Accurate and efficient patient dose calculations are essential for treatment planning in magnetic resonance imaging guided radiotherapy (MRIgRT). Achieving reasonable performance for a space-angle discontinuous finite element method (DFEM) grid based Boltzmann solver (GBBS) with magnetic fields for clinical MRIgRT applications largely depends on how the transport sweep is orchestrated. Compared to classical Discrete Ordinates, DFEM in angle introduces increased angular degrees of freedom and eliminates ray-effect artifacts. However, the inclusion of magnetic fields introduces additional serial dependencies such that parallelization of the space-angle transport sweeps becomes more challenging.Novel techniques for the transport sweep and right-hand source assembly are developed, predicated on limiting the number of bulk material densities modeled in the transport sweep scatter calculations. Specifically, k-means clustering is used to assign sub-intervals of mass-density for each spatial element to execute the scatter-dose calculations using batched multiplication by pre-inverted transport sweep matrices.
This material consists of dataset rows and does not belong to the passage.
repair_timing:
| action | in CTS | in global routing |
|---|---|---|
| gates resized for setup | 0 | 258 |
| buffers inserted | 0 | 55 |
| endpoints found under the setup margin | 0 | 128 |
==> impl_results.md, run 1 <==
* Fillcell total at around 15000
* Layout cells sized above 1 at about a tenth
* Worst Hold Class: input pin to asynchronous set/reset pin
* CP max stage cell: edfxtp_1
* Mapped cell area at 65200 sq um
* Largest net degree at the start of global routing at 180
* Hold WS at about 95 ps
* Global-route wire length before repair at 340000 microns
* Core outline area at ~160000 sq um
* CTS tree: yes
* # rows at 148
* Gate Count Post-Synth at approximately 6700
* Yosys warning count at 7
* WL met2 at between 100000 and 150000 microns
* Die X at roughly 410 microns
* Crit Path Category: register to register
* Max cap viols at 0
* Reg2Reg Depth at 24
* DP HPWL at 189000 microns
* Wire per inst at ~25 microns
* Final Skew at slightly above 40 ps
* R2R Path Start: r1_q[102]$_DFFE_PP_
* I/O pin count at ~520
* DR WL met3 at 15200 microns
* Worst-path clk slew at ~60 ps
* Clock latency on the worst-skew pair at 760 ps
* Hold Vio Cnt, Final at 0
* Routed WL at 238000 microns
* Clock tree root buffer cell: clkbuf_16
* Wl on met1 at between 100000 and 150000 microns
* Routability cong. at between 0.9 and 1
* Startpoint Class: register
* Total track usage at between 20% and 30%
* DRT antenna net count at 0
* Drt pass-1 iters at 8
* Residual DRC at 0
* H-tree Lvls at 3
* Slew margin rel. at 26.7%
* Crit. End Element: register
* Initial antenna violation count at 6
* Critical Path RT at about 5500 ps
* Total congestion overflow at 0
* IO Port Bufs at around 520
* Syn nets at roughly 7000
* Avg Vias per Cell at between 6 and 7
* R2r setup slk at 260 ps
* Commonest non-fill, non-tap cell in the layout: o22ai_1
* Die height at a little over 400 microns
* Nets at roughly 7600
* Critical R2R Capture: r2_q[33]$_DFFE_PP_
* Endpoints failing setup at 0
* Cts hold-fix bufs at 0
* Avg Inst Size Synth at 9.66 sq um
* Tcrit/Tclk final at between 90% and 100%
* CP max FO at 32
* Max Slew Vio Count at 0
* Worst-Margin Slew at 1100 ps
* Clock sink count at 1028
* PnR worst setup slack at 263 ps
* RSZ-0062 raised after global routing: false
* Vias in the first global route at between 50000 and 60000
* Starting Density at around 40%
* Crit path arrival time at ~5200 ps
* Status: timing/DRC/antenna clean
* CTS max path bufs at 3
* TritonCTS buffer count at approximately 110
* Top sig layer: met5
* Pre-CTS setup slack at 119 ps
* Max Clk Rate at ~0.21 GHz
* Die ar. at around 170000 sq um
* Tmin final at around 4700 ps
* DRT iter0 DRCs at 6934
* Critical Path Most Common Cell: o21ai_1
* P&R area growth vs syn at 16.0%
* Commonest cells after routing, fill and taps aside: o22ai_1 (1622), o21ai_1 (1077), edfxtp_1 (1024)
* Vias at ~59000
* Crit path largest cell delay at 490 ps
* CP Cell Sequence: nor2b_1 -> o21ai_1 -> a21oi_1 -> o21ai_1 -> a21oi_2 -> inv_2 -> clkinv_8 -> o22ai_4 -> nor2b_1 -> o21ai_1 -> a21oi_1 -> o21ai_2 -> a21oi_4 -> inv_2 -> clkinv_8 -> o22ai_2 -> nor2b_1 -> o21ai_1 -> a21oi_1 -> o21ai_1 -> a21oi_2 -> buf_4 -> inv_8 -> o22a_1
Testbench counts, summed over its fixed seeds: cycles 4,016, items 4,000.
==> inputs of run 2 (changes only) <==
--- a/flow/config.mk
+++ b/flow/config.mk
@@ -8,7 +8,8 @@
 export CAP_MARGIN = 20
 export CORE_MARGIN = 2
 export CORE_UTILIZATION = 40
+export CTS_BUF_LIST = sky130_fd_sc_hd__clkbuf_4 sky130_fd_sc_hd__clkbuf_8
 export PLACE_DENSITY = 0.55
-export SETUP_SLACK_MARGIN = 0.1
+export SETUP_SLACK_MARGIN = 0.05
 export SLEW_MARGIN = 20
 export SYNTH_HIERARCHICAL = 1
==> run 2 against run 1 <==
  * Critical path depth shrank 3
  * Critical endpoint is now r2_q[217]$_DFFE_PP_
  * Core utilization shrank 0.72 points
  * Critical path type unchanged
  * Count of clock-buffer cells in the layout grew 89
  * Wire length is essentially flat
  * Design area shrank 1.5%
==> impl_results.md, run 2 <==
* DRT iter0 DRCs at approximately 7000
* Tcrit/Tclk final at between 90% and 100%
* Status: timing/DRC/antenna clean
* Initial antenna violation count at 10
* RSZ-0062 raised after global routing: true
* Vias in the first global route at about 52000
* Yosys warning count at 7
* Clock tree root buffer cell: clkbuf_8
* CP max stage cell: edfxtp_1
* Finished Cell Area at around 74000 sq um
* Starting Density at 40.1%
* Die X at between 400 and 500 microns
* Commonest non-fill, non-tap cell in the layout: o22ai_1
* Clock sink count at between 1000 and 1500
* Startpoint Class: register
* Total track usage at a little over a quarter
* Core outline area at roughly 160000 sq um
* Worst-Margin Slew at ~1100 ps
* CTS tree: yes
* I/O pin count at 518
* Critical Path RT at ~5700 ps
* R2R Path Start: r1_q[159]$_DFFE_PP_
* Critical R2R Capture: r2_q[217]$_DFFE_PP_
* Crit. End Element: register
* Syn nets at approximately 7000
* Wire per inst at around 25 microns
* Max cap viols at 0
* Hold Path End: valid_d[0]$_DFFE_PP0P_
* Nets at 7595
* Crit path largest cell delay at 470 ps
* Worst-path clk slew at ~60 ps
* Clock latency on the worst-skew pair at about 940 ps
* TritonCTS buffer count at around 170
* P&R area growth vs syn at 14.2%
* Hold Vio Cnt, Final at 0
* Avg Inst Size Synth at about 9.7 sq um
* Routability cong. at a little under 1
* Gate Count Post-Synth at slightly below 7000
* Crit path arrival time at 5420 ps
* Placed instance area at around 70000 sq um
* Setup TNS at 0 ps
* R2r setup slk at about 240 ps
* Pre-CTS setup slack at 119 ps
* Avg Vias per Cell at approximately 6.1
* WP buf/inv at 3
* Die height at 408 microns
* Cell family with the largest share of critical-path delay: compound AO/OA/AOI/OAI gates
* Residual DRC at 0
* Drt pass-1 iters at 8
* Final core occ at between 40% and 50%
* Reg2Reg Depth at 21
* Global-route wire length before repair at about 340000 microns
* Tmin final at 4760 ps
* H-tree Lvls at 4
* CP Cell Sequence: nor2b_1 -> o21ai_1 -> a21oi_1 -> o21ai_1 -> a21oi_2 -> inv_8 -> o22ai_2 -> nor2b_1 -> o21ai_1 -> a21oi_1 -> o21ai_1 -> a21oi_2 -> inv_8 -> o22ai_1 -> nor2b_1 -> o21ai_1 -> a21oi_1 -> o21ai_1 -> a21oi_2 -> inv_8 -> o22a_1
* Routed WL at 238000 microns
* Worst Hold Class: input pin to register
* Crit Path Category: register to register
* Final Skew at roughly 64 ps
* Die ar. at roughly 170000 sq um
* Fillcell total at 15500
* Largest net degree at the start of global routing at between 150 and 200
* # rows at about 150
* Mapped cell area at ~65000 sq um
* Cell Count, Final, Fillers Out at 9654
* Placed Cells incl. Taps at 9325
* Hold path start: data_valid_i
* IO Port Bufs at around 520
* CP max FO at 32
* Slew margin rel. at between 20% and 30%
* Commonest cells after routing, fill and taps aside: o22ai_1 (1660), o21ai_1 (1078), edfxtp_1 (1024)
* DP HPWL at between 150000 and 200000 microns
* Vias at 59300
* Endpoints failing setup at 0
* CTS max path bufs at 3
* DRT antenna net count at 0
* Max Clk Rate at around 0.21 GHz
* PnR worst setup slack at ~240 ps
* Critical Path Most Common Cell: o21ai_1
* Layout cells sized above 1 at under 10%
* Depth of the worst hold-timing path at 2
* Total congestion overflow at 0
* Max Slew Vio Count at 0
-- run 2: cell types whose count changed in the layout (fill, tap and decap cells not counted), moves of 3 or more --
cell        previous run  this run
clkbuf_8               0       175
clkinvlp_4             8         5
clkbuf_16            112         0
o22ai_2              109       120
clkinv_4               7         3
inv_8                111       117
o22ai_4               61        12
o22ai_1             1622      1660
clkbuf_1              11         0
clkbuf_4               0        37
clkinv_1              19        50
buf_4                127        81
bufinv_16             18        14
This design comes from an exercise in tuning for small area on the open sky130 flow, not from production work.
In this exercise RTL edits were held to simulation tests only and were not proved equivalent to the original.
Power figures rest on the tool's default switching activity, not on a simulated workload.

==> flow/design.v <==
`timescale 1ns / 1ps
module HitTheMouse(
	input        mclk,       
	input        rst,        
	input  [7:0] btn,        
	output [7:0] led,        
	input  [3:0] fpgabtn,    
	output       OutBlue,
	output       OutGreen,
	output       OutRed,
	output       HS,
	output       VS,
	output       soundwave,  
	output       bgm         
);
reg       p;
reg [3:0] hr;
reg [6:0] hq;
reg [3:0] vr;
reg [5:0] vq;
reg [2:0] lm5;
wire hend = (hq==7'd79) && (hr==4'd9);
wire vend = (vq==6'd52) && (vr==4'd0);
always @(posedge mclk)
	if(rst) begin
		p<=1'b0; hr<=4'd0; hq<=7'd0; vr<=4'd0; vq<=6'd0; lm5<=3'd0;
	end else begin
		p<=~p;
		if(!p) begin
			if(hr==4'd9) begin
				hr<=4'd0;
				hq<=hend ? 7'd0 : hq+1'b1;
			end else hr<=hr+1'b1;
			if(hend) begin
				lm5<=(lm5==3'd4) ? 3'd0 : lm5+1'b1;
				if(vend) begin
					vr<=4'd0; vq<=6'd0;
				end else if(vr==4'd9) begin
					vr<=4'd0; vq<=vq+1'b1;
				end else vr<=vr+1'b1;
			end
		end
	end
wire th = (hr==4'd0) &&
          ((lm5==3'd0 && (hq==7'd25 || hq==7'd75)) ||
           (lm5==3'd1 &&  hq==7'd45) ||
           (lm5==3'd2 && (hq==7'd15 || hq==7'd65)) ||
           (lm5==3'd3 &&  hq==7'd35) ||
           (lm5==3'd4 && (hq==7'd5  || hq==7'd55)));
wire tick  = th & p;
wire tick1 = th & ~p;
assign HS = !(((hq>7'd65) || (hq==7'd65 && hr>=4'd6)) && ((hq<7'd75) || (hq==7'd75 && hr<=4'd1)));
wire h0 = (hq==7'd0) && (hr==4'd0);
assign VS = !((vq==6'd48 && vr==4'd9 && !h0) || (vq==6'd49 && vr==4'd0) || (vq==6'd49 && vr==4'd1 && h0));
wire [7:0] up;
wire [1:0] sc2, mx2;
wire [3:0] sc1, sc0, mx1, mx0;
wire [2:0] life;
wire [5:0] cd;
wire [1:0] mission, sit;
wire hs, fs, ls;
game u_game(.clk(mclk), .rst(rst), .tick(tick), .tick1(tick1), .btn(btn),
	.reset(fpgabtn[0]), .pause(fpgabtn[1]), .start(fpgabtn[2]),
	.up(up), .sc2(sc2), .sc1(sc1), .sc0(sc0), .mx2(mx2), .mx1(mx1), .mx0(mx0),
	.life(life), .cd(cd), .mission(mission), .sit(sit), .hs(hs), .fs(fs), .ls(ls));
assign led = up;
sfx u_sfx(.clk(mclk), .rst(rst), .tick(tick), .hs(hs), .fs(fs), .ls(ls), .wave(soundwave));
music u_music(.clk(mclk), .rst(rst), .tick(tick), .sit(sit), .mission(mission), .wave(bgm));
vga u_vga(.hq(hq), .hr(hr), .vq(vq), .vr(vr), .up(up), .sc2(sc2), .sc1(sc1), .sc0(sc0),
	.mx2(mx2), .mx1(mx1), .mx0(mx0), .cd(cd), .life(life), .mission(mission),
	.rgb({OutRed, OutGreen, OutBlue}));
endmodule
module game(
	input            clk, rst, tick, tick1,
	input      [7:0] btn,
	input            reset, pause, start,
	output reg [7:0] up,
	output reg [1:0] sc2, mx2,
	output reg [3:0] sc1, sc0, mx1, mx0,
	output reg [2:0] life,
	output reg [5:0] cd,
	output reg [1:0] mission, sit,
	output reg       hs, fs, ls
);
reg [3:0] sd;
always @(posedge clk)
	if(rst) sd<=4'd2;
	else if(tick) sd<=(sd>=4'd7) ? sd-4'd7 : sd+4'd6;
reg [7:0]  old_btn;
reg        old_pause;
reg        hit;
reg [29:0] ry;           
reg [8:0]  ac;           
reg [6:0]  tc;           
reg [5:0]  dc;           
reg [4:0]  lb;           
reg [23:0] mouse;        
reg        clr_p, linc_p;
wire play = (sit==2'd0);
wire [7:0] rise = btn & ~old_btn;
wire [7:0] mup;
genvar gi;
generate for(gi=0;gi<8;gi=gi+1) begin: g_mup
	assign mup[gi] = |mouse[3*gi+2:3*gi];
end endgenerate
wire [7:0] hitv  = rise & mup;
wire anyhit  = |hitv;
wire anymiss = |(rise & ~mup);
reg lasthit;
integer k;
always @* begin
	lasthit=1'b0;
	for(k=0;k<8;k=k+1)
		if(rise[k]) lasthit=mup[k];
end
wire ge20 = (sc2!=2'd0) || (sc1>=4'd2);
wire ge50 = (sc2!=2'd0) || (sc1>=4'd5);
wire spawn = (ac==9'd299 && mission==2'd0) || (ac>=9'd249 && mission==2'd1) ||
             (ac>=9'd149 && mission==2'd2) || (hit && ac==9'd49);
wire [29:0] ry_n = ry + {ry[28:0],1'b0} + {ry[13:0],16'd0} + 30'd32769;
wire [2:0] idx = ry_n[29:27];
wire dis = (dc==6'd49);
wire tcw = (tc==7'd99);
wire mup_g = (ge20 && mission==2'd0) || (ge50 && mission==2'd1);
wire newgame = start && sit!=2'd3 && sit!=2'd0;
wire clr = reset || newgame;
wire linc = play && life<3'd5 && lb==5'd10;
wire pedge = !old_pause && pause;
wire [3:0] sd_prev = sd;
wire [3:0] ryinit_i = sd_prev;
wire [29:0] ryinit =
	({30{ryinit_i==4'd0}} & 30'h1930a959) |
	({30{ryinit_i==4'd1}} & 30'hb91fc0c) |
	({30{ryinit_i==4'd2}} & 30'h3df34ebf) |
	({30{ryinit_i==4'd3}} & 30'h3054a172) |
	({30{ryinit_i==4'd4}} & 30'h22b5f425) |
	({30{ryinit_i==4'd5}} & 30'h151746d8) |
	({30{ryinit_i==4'd6}} & 30'h778998b) |
	({30{ryinit_i==4'd7}} & 30'h39d9ec3e) |
	({30{ryinit_i==4'd8}} & 30'h2c3b3ef1) |
	({30{ryinit_i==4'd9}} & 30'h1e9c91a4) |
	({30{ryinit_i==4'd10}} & 30'h10fde457) |
	({30{ryinit_i==4'd11}} & 30'h35f370a) |
	({30{ryinit_i==4'd12}} & 30'h35c089bd);
reg [2:0] nm;
integer i;
always @(posedge clk)
if(rst) begin
	old_btn<=8'd0; old_pause<=1'b0; hit<=1'b0; ry<=30'd0;
	ac<=9'd0; tc<=7'd0; dc<=6'd0; lb<=5'd0; cd<=6'd40;
	mission<=2'd0; sit<=2'd2; hs<=1'b0; fs<=1'b0; ls<=1'b0;
	mouse<=24'd0;
end else if(tick) begin
	hs<=play && anyhit;
	fs<=play && anymiss;
	ls<=play && life==3'd0;
	if(play) begin
		if(spawn) begin
			hit<=1'b0;
			ac<=9'd0;
			ry<=ry_n;
		end else ac<=ac+1'b1;
		if(dis) dc<=6'd0; else dc<=dc+1'b1;
		if(tcw) begin
			tc<=7'd0;
			if(cd!=6'd0) cd<=cd-1'b1;
		end else tc<=tc+1'b1;
		if(|rise) lb<=lasthit ? lb+1'b1 : 5'd0;
		if(anyhit) begin
			hit<=1'b1; ac<=9'd0; dc<=6'd0;
		end
		if(linc) lb<=5'd0;
		if(mup_g) begin
			mission<=mission+1'b1;
			cd<=6'd40;
		end
	end
	for(i=0;i<8;i=i+1) begin
		nm=mouse[3*i+:3];
		if(play && spawn && idx==i) nm=(mission==2'd0) ? 3'd5 : 3'd4;
		if(play && dis && mouse[3*i+:3]!=3'd0) nm=mouse[3*i+:3]-1'b1;
		if(play && hitv[i]) nm=3'd0;
		if(clr) nm=3'd0;
		mouse[3*i+:3]<=nm;
	end
	if(reset) begin
		lb<=5'd0; cd<=6'd40; mission<=2'd0; ac<=9'd0; tc<=7'd0; dc<=6'd0; hit<=1'b0;
	end
	if(newgame) begin
		cd<=6'd40; mission<=2'd0; ac<=9'd0; tc<=7'd0; dc<=6'd0;
		ry<=ryinit;
		hit<=1'b1;
	end
	if(start && sit!=2'd0) sit<=2'd0;
	else if(pedge && sit==2'd0) sit<=2'd3;
	else if(pedge && sit==2'd3) sit<=2'd0;
	else if(reset) sit<=2'd2;
	else if(play && ((tcw && cd==6'd0) || life==3'd0)) sit<=2'd1;
	old_btn<=btn;
	old_pause<=pause;
end
always @(posedge clk)
	if(rst) begin
		clr_p<=1'b0; linc_p<=1'b0;
	end else begin
		clr_p<=tick && clr;
		linc_p<=tick && linc;
	end
always @(posedge clk)
if(rst) begin
	sc2<=2'd0; sc1<=4'd0; sc0<=4'd0;
	mx2<=2'd0; mx1<=4'd0; mx0<=4'd0;
	life<=3'd5;
	up<=8'd0;
end else begin
	up<=mup;
	if(tick1 && {sc2,sc1,sc0}>{mx2,mx1,mx0}) begin
		mx2<=sc2; mx1<=sc1; mx0<=sc0;
	end
	if(clr_p) begin
		sc2<=2'd0; sc1<=4'd0; sc0<=4'd0;
	end else if(tick1 && hs) begin
		if(sc0==4'd9) begin
			sc0<=4'd0;
			if(sc1==4'd9) begin
				sc1<=4'd0;
				sc2<=sc2+1'b1;
			end else sc1<=sc1+1'b1;
		end else sc0<=sc0+1'b1;
	end
	if(clr_p) life<=3'd5;
	else if(linc_p) life<=life+1'b1;
	else if(tick1 && fs) life<=life-1'b1;
end
endmodule
module tone(
	input         clk, rst,
	input         silent,
	input  [15:0] thr,
	output reg    wave
);
reg [15:0] cnt;
always @(posedge clk)
if(rst) begin
	cnt<=16'd0; wave<=1'b0;
end else if(silent) wave<=1'b0;
else if(cnt>=thr) begin
	cnt<=16'd0; wave<=~wave;
end else cnt<=cnt+1'b1;
endmodule
module sfx(
	input  clk, rst, tick, hs, fs, ls,
	output wave
);
reg [1:0] play, lastplay;
reg [6:0] nl;
always @(posedge clk)
if(rst) begin
	play<=2'd0; lastplay<=2'd0; nl<=7'd0;
end else if(tick) begin
	lastplay<=play;
	if(play!=2'd0) nl<=nl+1'b1;
	else if(hs|fs|ls) nl<=7'd0;
	if((play==2'd1 && nl>=7'd49) || (play==2'd2 && nl>=7'd19) || (play==2'd3 && nl==7'd127))
		play<=2'd0;
	else if(ls) play<=2'd3;
	else if(fs) play<=2'd2;
	else if(hs) play<=2'd1;
end
wire [6:0] onl = nl-1'b1;
reg [3:0] scode;
always @* begin
	scode=4'd0;
	case(lastplay)
		2'd1: if(onl<7'd9) scode=4'd7; else if(onl<7'd49) scode=4'd8;
		2'd2: if(onl<7'd19) scode=4'd1;
		2'd3: begin
			if(onl<7'd15) scode=4'd2;
			else if(onl==7'd15) scode=4'd0;
			else if(onl<7'd31) scode=4'd6;
			else if(onl<7'd47) scode=4'd0;
			else if(onl<7'd63) scode=4'd6;
			else if(onl==7'd63) scode=4'd0;
			else if(onl<7'd79) scode=4'd6;
			else if(onl==7'd79) scode=4'd0;
			else if(onl<7'd95) scode=4'd5;
			else if(onl==7'd95) scode=4'd0;
			else if(onl<7'd111) scode=4'd4;
			else if(onl==7'd111) scode=4'd0;
			else if(onl<7'd127) scode=4'd3;
		end
		default: scode=4'd0;
	endcase
end
wire [3:0] sthr_i = scode;
wire [15:0] sthr =
	({16{sthr_i==4'd1}} & 16'hbab8) |
	({16{sthr_i==4'd2}} & 16'h62f0) |
	({16{sthr_i==4'd3}} & 16'h5d5b) |
	({16{sthr_i==4'd4}} & 16'h532e) |
	({16{sthr_i==4'd5}} & 16'h4a17) |
	({16{sthr_i==4'd6}} & 16'h45f4) |
	({16{sthr_i==4'd7}} & 16'h3178) |
	({16{sthr_i==4'd8}} & 16'h250c);
tone u_tone(.clk(clk), .rst(rst), .silent(scode==4'd0), .thr(sthr), .wave(wave));
endmodule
This is shown to be two orders of magnitude more efficient than solving each elemental system individually at runtime.Even with discrete material densities used in the transport sweep scatter calculations, accuracy is maintained by optimizing the material density assignments using k-means clustering, and by performing the primary photon fluence calculations (ray-tracing) using the underlying continuous density of the computed tomography (CT) image. In the presence of 0.5 T parallel and 1.5 T perpendicular magnetic fields, this approach demonstrates high levels of accuracy with gamma 1%/1 mm passing rates exceeding 94% across a range of anatomical sites compared to GEANT4 Monte Carlo dose calculations which used continuous densities.This deterministic GBBS approach maintains unconditional stability, produces no ray-effect artifacts, and has the benefit of no statistical uncertainty. Runtime on a non-parallelized Matlab implementation averaged 10 min per beam averaging 80 000 spatial elements, paving way for future development based on this algorithmically efficient paradigm.